## TASK
Pull each line holding "usage" out of the entries below.
++++ SUPPLIED DATA
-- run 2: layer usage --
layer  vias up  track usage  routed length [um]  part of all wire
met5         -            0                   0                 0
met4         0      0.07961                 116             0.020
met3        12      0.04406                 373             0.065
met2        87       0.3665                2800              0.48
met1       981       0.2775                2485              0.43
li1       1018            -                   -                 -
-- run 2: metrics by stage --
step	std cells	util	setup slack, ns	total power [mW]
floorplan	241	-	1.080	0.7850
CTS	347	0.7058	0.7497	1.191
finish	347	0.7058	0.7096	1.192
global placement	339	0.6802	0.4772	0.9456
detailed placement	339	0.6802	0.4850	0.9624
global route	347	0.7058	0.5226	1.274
===== src/rtl/dbr_pkg.sv =====
`timescale 1ns/1ps
package dbr_pkg;
  localparam int ADDR_W  = 16;
  localparam int BYTE_W  = 8;
  localparam int LEN_W   = 3;
  localparam int REQ_LEN = 6;
  localparam int HDR_N   = 5;
  localparam logic [BYTE_W-1:0] RESP_OFS = 8'h40;
  localparam logic [BYTE_W-1:0] LEAD_BLK = 8'h01;

  typedef struct packed {
    logic              hit;
    logic [ADDR_W-1:0] base;
    logic [LEN_W-1:0]  len;
  } blk_ent_t;

  typedef enum logic [2:0] {
    SQ_IDLE, SQ_HDR, SQ_DREQ, SQ_DCAP, SQ_DPUT, SQ_CHK, SQ_DRAIN
  } seq_st_t;

  function automatic blk_ent_t blk_lookup(input logic [BYTE_W-1:0] n);
    blk_ent_t e;
    case (n)
      8'h01: e = '{1'b1, 16'h0E24, 3'd6};
      8'h02: e = '{1'b1, 16'h0E29, 3'd6};
      8'h03: e = '{1'b1, 16'h0E2F, 3'd6};
      8'h04: e = '{1'b1, 16'h0E04, 3'd4};
      8'h05: e = '{1'b1, 16'h0E08, 3'd4};
      8'h06: e = '{1'b1, 16'h0E0C, 3'd4};
      8'h07: e = '{1'b1, 16'h0E10, 3'd4};
      8'h08: e = '{1'b1, 16'h0E20, 3'd4};
      8'h0A: e = '{1'b1, 16'h2000, 3'd4};
      8'h0B: e = '{1'b1, 16'h0262, 3'd4};
      8'h40: e = '{1'b1, 16'h182A, 3'd2};
      8'h41: e = '{1'b1, 16'h182C, 3'd6};
      8'h42: e = '{1'b1, 16'h1832, 3'd6};
      8'h43: e = '{1'b1, 16'h1838, 3'd5};
      8'h44: e = '{1'b1, 16'h183D, 3'd6};
      8'h45: e = '{1'b1, 16'h1843, 3'd6};
      8'h46: e = '{1'b1, 16'h1849, 3'd5};
      8'h47: e = '{1'b1, 16'h184E, 3'd6};
      8'h48: e = '{1'b1, 16'h1854, 3'd6};
      8'h49: e = '{1'b1, 16'h185A, 3'd5};
      8'hA0: e = '{1'b1, 16'h0E35, 3'd1};
      default: e = '{1'b0, 16'h0000, 3'd0};
    endcase
    return e;
  endfunction
endpackage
++++++++
## ANSWER FOR THIS EXERCISE
-- run 2: layer usage --
layer  vias up  track usage  routed length [um]  part of all wire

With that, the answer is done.